In one embodiment, the layout state refers to a spatial position layout state of the article.
In one embodiment, the article corresponding to the layout state includes: functional areas, walls, doors and windows, hard-set, soft-set, furniture, home appliances and the like.
In one embodiment, the position and size of the article are represented by its center point coordinates and the length, width, and height of the article.
In one embodiment, the scoring term includes one or more of center alignment, edge alignment, overlap, direction deviation, or distance deviation.
In one embodiment, the deduction value of the layout score in step 3 is encoded in multi-hot.
In one embodiment, the code is arranged according to each layout score, and if the layout score of the current bit is in a score deduction state, the position is "1", otherwise, the position is "0".
In one embodiment, the reward function used in reinforcement learning employs a delayed reward function.
In one embodiment, the reward function is:
Figure DEST_PATH_IMAGE006A
wherein G istThe method comprises the steps of representing a reward value of the current time, representing the sum of scoring values of all scoring items of a scoring system by score, representing the acquired optimal scheme time by T _ T, representing the ending state time by T, using a parameter alpha for measuring the effectiveness of the current behavior of the current time, and using a parameter lambda for measuring the effectiveness of the current behavior of the whole process.
In one embodiment, the behavior in the reinforcement learning process takes the following function:
Figure DEST_PATH_IMAGE008A
wherein output represents an output probability distribution of the neural network; action is an action to be performed, which refers to the optimized movement of the layout score items.

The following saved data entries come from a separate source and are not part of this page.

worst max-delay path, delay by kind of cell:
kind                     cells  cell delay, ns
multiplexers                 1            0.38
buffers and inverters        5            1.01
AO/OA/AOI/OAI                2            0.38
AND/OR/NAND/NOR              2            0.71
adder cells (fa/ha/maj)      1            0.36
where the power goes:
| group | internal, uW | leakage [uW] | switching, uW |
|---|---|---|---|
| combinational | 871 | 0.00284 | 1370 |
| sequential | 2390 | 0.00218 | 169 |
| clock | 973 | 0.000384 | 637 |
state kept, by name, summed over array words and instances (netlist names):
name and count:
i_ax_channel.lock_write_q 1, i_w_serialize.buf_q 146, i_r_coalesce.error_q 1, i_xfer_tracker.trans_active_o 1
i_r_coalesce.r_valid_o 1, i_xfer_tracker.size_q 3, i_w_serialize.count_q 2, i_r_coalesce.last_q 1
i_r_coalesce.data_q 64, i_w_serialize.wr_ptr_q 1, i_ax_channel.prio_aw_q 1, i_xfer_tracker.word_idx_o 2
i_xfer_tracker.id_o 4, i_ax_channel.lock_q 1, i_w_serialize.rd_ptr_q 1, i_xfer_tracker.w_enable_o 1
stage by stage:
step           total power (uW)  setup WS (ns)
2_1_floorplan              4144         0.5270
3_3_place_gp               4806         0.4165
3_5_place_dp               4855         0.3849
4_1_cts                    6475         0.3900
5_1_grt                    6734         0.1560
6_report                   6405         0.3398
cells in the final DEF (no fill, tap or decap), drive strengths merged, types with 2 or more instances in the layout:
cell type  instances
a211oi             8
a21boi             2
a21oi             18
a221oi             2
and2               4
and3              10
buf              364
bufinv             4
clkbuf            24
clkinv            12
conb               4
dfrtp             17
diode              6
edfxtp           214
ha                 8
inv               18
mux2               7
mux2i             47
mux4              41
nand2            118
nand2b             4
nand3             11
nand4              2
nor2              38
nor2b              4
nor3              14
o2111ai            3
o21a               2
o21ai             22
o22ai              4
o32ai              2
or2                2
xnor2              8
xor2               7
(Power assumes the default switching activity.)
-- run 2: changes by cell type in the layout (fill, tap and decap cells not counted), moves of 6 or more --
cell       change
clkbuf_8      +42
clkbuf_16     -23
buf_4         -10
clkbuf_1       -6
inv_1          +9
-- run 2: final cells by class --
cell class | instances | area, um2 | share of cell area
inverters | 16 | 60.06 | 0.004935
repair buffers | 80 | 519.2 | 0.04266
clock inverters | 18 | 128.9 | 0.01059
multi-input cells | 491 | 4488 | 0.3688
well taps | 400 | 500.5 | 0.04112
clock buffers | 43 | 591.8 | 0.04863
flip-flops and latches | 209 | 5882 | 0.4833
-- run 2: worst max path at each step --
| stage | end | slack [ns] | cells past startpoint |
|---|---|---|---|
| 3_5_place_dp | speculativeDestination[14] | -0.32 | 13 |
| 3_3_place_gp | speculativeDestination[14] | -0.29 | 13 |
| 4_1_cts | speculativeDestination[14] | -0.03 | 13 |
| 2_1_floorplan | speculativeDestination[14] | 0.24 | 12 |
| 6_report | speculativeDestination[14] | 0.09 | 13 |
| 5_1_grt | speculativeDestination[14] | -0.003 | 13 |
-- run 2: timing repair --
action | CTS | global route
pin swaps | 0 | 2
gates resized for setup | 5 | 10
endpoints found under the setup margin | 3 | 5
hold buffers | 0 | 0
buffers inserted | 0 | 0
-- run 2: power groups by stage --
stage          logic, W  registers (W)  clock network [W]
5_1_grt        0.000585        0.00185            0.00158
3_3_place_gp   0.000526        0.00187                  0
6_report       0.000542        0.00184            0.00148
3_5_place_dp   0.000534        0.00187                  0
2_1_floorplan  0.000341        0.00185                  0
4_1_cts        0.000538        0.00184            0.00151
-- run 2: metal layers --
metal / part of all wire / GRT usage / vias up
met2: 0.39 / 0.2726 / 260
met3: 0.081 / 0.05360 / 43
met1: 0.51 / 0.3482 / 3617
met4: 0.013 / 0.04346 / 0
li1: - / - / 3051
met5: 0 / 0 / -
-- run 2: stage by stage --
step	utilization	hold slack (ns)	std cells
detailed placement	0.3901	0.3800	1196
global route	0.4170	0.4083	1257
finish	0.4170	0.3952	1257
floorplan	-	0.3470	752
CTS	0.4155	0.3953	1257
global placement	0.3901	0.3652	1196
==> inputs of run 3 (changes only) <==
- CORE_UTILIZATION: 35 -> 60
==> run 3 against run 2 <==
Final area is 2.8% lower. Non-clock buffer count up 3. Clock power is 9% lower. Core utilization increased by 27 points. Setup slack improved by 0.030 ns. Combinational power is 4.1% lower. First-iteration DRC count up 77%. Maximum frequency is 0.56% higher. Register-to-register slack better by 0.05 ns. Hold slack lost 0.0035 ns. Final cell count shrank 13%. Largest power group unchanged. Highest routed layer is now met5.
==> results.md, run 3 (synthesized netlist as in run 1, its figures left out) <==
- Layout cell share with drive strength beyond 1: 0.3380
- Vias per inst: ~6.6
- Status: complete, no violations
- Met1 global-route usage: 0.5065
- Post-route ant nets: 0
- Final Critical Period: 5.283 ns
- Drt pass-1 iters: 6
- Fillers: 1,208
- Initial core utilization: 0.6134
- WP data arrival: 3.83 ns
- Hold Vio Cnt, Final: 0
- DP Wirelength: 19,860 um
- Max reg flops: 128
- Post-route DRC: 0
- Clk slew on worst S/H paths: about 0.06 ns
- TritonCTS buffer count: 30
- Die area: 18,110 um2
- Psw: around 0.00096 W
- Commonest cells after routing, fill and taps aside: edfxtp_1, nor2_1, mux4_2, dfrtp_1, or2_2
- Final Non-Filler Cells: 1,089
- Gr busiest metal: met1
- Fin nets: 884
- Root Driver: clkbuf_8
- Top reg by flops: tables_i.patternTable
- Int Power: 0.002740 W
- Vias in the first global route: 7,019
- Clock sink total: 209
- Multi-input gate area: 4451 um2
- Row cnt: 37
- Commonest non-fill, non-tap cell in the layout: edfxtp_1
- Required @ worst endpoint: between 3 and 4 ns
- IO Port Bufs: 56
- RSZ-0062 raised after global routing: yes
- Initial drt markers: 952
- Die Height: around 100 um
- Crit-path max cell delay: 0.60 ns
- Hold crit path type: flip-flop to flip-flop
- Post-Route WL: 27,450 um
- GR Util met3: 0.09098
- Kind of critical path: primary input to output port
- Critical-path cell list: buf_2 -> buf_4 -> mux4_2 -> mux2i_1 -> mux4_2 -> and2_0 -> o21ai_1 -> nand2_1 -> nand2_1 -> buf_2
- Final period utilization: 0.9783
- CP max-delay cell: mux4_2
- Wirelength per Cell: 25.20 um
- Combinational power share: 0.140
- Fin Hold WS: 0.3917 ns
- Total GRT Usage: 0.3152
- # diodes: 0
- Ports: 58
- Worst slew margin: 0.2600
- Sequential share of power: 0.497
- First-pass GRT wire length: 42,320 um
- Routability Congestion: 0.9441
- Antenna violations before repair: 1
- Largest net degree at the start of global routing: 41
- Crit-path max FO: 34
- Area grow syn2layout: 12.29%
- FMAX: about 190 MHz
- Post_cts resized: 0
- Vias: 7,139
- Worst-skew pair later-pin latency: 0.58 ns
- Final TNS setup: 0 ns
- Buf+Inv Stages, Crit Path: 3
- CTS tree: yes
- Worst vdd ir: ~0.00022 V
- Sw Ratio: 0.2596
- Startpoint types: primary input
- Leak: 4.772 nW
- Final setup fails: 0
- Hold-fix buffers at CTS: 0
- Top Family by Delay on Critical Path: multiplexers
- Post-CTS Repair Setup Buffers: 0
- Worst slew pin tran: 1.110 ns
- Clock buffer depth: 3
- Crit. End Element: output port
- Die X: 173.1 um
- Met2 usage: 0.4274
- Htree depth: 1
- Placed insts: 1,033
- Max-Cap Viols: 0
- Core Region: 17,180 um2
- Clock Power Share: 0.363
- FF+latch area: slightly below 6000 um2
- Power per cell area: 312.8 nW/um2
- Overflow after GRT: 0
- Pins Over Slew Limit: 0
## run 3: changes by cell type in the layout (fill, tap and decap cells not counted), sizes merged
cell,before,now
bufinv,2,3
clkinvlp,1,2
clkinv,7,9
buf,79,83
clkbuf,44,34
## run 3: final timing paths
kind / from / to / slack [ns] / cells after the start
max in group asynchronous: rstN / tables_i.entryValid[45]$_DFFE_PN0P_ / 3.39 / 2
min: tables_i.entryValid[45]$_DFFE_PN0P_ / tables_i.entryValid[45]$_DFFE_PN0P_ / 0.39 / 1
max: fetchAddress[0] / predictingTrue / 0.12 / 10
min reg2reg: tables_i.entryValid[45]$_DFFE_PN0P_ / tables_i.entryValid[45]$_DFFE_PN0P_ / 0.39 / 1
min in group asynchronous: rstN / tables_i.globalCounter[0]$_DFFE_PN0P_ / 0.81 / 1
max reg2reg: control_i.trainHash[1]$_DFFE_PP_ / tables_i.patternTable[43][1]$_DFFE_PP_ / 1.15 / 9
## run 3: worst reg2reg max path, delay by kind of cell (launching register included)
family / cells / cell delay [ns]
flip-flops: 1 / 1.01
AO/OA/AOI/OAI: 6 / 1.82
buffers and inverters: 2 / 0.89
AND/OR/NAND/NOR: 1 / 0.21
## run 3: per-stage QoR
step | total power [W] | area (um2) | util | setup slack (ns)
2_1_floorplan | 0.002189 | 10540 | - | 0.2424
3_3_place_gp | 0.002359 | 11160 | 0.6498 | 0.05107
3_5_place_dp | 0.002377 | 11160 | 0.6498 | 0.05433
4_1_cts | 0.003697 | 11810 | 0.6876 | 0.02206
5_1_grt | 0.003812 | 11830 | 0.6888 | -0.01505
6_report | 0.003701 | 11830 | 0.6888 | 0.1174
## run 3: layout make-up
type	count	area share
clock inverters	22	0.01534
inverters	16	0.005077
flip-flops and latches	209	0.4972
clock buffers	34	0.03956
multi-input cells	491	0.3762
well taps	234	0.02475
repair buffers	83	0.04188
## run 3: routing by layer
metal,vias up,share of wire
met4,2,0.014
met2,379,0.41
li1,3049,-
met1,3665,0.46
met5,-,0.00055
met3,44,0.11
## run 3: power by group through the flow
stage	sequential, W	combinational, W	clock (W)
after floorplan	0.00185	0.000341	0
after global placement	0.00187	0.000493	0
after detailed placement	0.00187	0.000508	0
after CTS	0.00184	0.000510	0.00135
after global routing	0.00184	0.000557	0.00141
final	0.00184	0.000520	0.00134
===== config.mk =====
export PLATFORM = sky130hd
export DESIGN_NAME = lsq_top
export DESIGN_NICKNAME = d
export VERILOG_FILES = /design/src/lsq_pkg.sv /design/src/mem_bus_pkg.sv /design/src/lsq_entry.sv /design/src/lsq_queue.sv /design/src/lsq_mem_port.sv /design/src/lsq_top.sv
export SDC_FILE = /design/constraint.sdc
export NUM_CORES = 1
export LEC_CHECK = 0
export BUFFER_PORTS_ARGS = -buffer_cell sky130_fd_sc_hd__buf_2
export CORE_AREA = 2 2 268 270
export CTS_CLUSTER_DIAMETER = 80
export DETAILED_ROUTE_END_ITERATION = 12
export DIE_AREA = 0 0 270 272
export PLACE_DENSITY = 0.76
export SYNTH_ARGS = -nofsm -noshare
export SYNTH_HDL_FRONTEND = slang
export SYNTH_HIERARCHICAL = 1
export SYNTH_SLANG_ARGS = --single-unit

===== constraint.sdc =====
create_clock -name clock -period 8.7 [get_ports clock]
set_input_delay 2.61 -clock clock [delete_from_list [all_inputs] [get_ports clock]]
set_output_delay 2.61 -clock clock [all_outputs]
set_load 0.01 [all_outputs]
--- src/rtl/ack_qualifier.sv ---
`timescale 1ns/100ps

// Qualified acknowledge for the I/O bus
// A slave may keep ACK asserted when it is alone on the bus and has no
// wait states. Once ACK_I is seen without a strobe, ACK_I is ignored and
// each strobe acknowledges itself until ACK_I drops again.
module ack_qualifier (
   input  logic         clk,
   input  logic         RST_I,
   input  logic         ACK_I, // Acknowledge from the I/O device
   input  logic         sysregack, // Acknowledge from the system registers
   bus_status_if.ack    bus
);

   progress_pkg::ack_state_e state_q;
   progress_pkg::ack_state_e state_d;
   logic                     q_ack;

   always_comb begin
      state_d = state_q;
      q_ack   = sysregack; // System registers always acknowledge directly
      case (state_q)
         progress_pkg::ACK_NORMAL: begin
            q_ack = sysregack | (ACK_I & bus.stb);
            if (ACK_I & ~bus.stb) begin
               state_d = progress_pkg::ACK_HELD; // Stray ACK, assume a held one
            end
         end
         progress_pkg::ACK_HELD: begin
            q_ack = sysregack | bus.stb; // Zero wait state slave
            if (!ACK_I) begin
               state_d = progress_pkg::ACK_NORMAL; // ACK released, trust it again
            end
         end
         default: begin
            state_d = progress_pkg::ACK_NORMAL;
         end
      endcase
   end

   always_ff @(posedge clk) begin
      if (RST_I) begin
         state_q <= progress_pkg::ACK_NORMAL;
      end else begin
         state_q <= state_d;
      end
   end

   assign bus.q_ack = q_ack; // Combinational, ends STB_O in the same cycle

endmodule

--- src/rtl/write_enable.sv ---
`timescale 1ns/100ps

`include "progress_config.svh"

// WE_O and ctrlreg_we
// Loaded on sa43, cleared when the microcode drops sa14 at the end of a store
module write_enable (
   input  logic                clk,
   input  logic                RST_I,
   input  logic                sa14, // Low ends the store
   input  logic                sa43, // Possibly start a write
   input  logic                buserror,
   input  progress_pkg::addr_t adr, // Address on B
   bus_status_if.wr            bus,
   output logic                ctrlreg_we // Write to control registers in register RAM space
);

   logic clr; // Clear wins over load
   logic we_d;
   logic ctrlreg_we_d;
   logic we_q;

   assign clr = ~sa14 | RST_I | buserror;

   // SRAM or I/O, anything with one of the two top bits set
   assign we_d = (adr[`PROGRESS_ADDR_W-1] | adr[`PROGRESS_ADDR_W-2]) & ~bus.badalign;

   // 0x2xxxxxxx
   assign ctrlreg_we_d = (adr[`PROGRESS_ADDR_W-1 -: 4] == `PROGRESS_CTRLREG_NIBBLE)
                         & ~bus.badalign;

   always_ff @(posedge clk) begin
      if (clr) begin
         we_q       <= 1'b0;
         ctrlreg_we <= 1'b0;
      end else if (sa43) begin
         we_q       <= we_d;
         ctrlreg_we <= ctrlreg_we_d;
      end
   end

   assign bus.we = we_q;

endmodule

--- src/rtl/ucode_progress.sv ---
`timescale 1ns/100ps

// Stall logic for the microcode sequencer, Q register and register RAM
module ucode_progress (
   input  logic          corerunning, // Block register writes before the core starts
   input  logic          sa15, // Part of the Q enable
   input  logic          sa32, // Part of the Q enable, read input
   input  logic          sa33, // Repeat shift until the shift count is zero
   input  logic          sa41, // Byte select setup cycle, no register write
   input  logic          lastshift,
   input  logic          rlastshift, // Registered lastshift
   input  logic          buserror, // Forces forward progress
   bus_status_if.prog    bus,
   output logic          enaQ, // Q samples the ALU
   output logic          progress_ucode, // Microcode may advance
   output logic          iwe // Register RAM write enable
);

   logic busy; // A transfer is waiting for its ack
   logic shift_done;
   logic avoid_iwe;

   assign busy = bus.stb | bus.sram_stb;

   // Not in a shift loop, or the loop is on its last step
   assign shift_done = ~sa33 | lastshift | rlastshift;

   assign enaQ = (sa15 | sa32) & ~lastshift & ~busy;

   // A bus error must never leave the sequencer stuck
   assign progress_ucode = (shift_done & ~busy) | buserror;

   // External writes and zero length shifts must not touch the register RAM
   assign avoid_iwe = sa41 | bus.we | rlastshift;
   assign iwe       = corerunning & ~avoid_iwe;

endmodule

--- src/rtl/progress_ctrl.sv ---
`timescale 1ns/100ps

// Bus progress controller of the serial core
module progress_ctrl (
   input  logic        clk,
   input  logic        RST_I,
   input  logic        corerunning,
   input  logic        ACK_I, // I/O acknowledge
   input  logic        sram_ack, // SRAM acknowledge
   input  logic        sysregack, // System register acknowledge
   input  logic        buserror,
   input  logic        sa14, // Needed to end a write
   input  logic        sa15, // Q enable
   input  logic        sa30, // Word store
   input  logic        sa32, // Q enable, read input
   input  logic        sa33, // Shift loop
   input  logic        sa41, // Latch byte selects
   input  logic        sa42, // Strobe request
   input  logic        sa43, // Write request
   input  logic        lastshift,
   input  logic        rlastshift,
   input  logic [3:0]  wsel, // sa27..sa24
   input  logic [31:0] B, // Address
   output logic [3:0]  SEL_O,
   output logic [3:0]  bmask,
   output logic        iwe,
   output logic        ctrlreg_we,
   output logic        WE_O,
   output logic        STB_O,
   output logic        sram_stb,
   output logic        enaQ,
   output logic        progress_ucode,
   output logic        qACK
);

   bus_status_if bus0 ();

   byte_select u_byte_select (
      .clk    (clk),
      .RST_I  (RST_I),
      .sa41   (sa41),
      .wsel   (wsel),
      .adr_lo (B[1:0]),
      .SEL_O  (SEL_O),
      .bmask  (bmask)
   );

   bus_strobe u_bus_strobe (
      .clk         (clk),
      .RST_I       (RST_I),
      .corerunning (corerunning),
      .sa30        (sa30),
      .sa42        (sa42),
      .buserror    (buserror),
      .sram_ack    (sram_ack),
      .adr         (B),
      .bus         (bus0.strobe)
   );

   ack_qualifier u_ack_qualifier (
      .clk       (clk),
      .RST_I     (RST_I),
      .ACK_I     (ACK_I),
      .sysregack (sysregack),
      .bus       (bus0.ack)
   );

   write_enable u_write_enable (
      .clk        (clk),
      .RST_I      (RST_I),
      .sa14       (sa14),
      .sa43       (sa43),
      .buserror   (buserror),
      .adr        (B),
      .bus        (bus0.wr),
      .ctrlreg_we (ctrlreg_we)
   );

   ucode_progress u_ucode_progress (
      .corerunning    (corerunning),
      .sa15           (sa15),
      .sa32           (sa32),
      .sa33           (sa33),
      .sa41           (sa41),
      .lastshift      (lastshift),
      .rlastshift     (rlastshift),
      .buserror       (buserror),
      .bus            (bus0.prog),
      .enaQ           (enaQ),
      .progress_ucode (progress_ucode),
      .iwe            (iwe)
   );

   // Bus status out to the pins
   assign STB_O    = bus0.stb;
   assign sram_stb = bus0.sram_stb;
   assign WE_O     = bus0.we;
   assign qACK     = bus0.q_ack;

endmodule

--- config.mk ---
export PLATFORM = sky130hd
export DESIGN_NAME = progress_ctrl
export DESIGN_NICKNAME = d
export VERILOG_FILES = /design/src/rtl/progress_pkg.sv /design/src/rtl/bus_status_if.sv /design/src/rtl/byte_select.sv /design/src/rtl/bus_strobe.sv /design/src/rtl/ack_qualifier.sv /design/src/rtl/write_enable.sv /design/src/rtl/ucode_progress.sv /design/src/rtl/progress_ctrl.sv
export VERILOG_INCLUDE_DIRS = /design/src /design/src/rtl
export SDC_FILE = /design/constraint.sdc
export NUM_CORES = 1
export LEC_CHECK = 0
export ABC_AREA = 1
export BUFFER_PORTS_ARGS = -buffer_cell sky130_fd_sc_hd__buf_4
export CAP_MARGIN = 20
export CORE_MARGIN = 3
export CORE_UTILIZATION = 38
export CTS_CLUSTER_SIZE = 16
export DETAILED_ROUTE_END_ITERATION = 6
export PLACE_DENSITY = 0.84
export SYNTH_ARGS = -nofsm -noshare
export SYNTH_HDL_FRONTEND = slang
export SYNTH_SLANG_ARGS = --single-unit
--- constraint.sdc ---
create_clock -name clk -period 1.5 [get_ports clk]
set_input_delay 0.225 -clock clk [delete_from_list [all_inputs] [get_ports clk]]
set_output_delay 0.225 -clock clk [all_outputs]
set_load 0.1 [all_outputs]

A reinforcement learning home layout optimization system, comprising:
the layout state acquisition module is used for acquiring the layout state of the home;
the deduction value calculating module is used for calculating the deduction value of the layout evaluation item according to the layout state;
the coding module is used for coding the deduction value of the layout scoring item;
and the reinforcement learning module is used for optimizing different layout states according to the deduction values by adopting a reinforcement learning method to obtain the optimal layout.
In one embodiment, the layout state refers to a spatial position layout state of the article.
In one embodiment, the article corresponding to the layout state includes: functional areas, walls, doors and windows, hard-set, soft-set, furniture, home appliances and the like.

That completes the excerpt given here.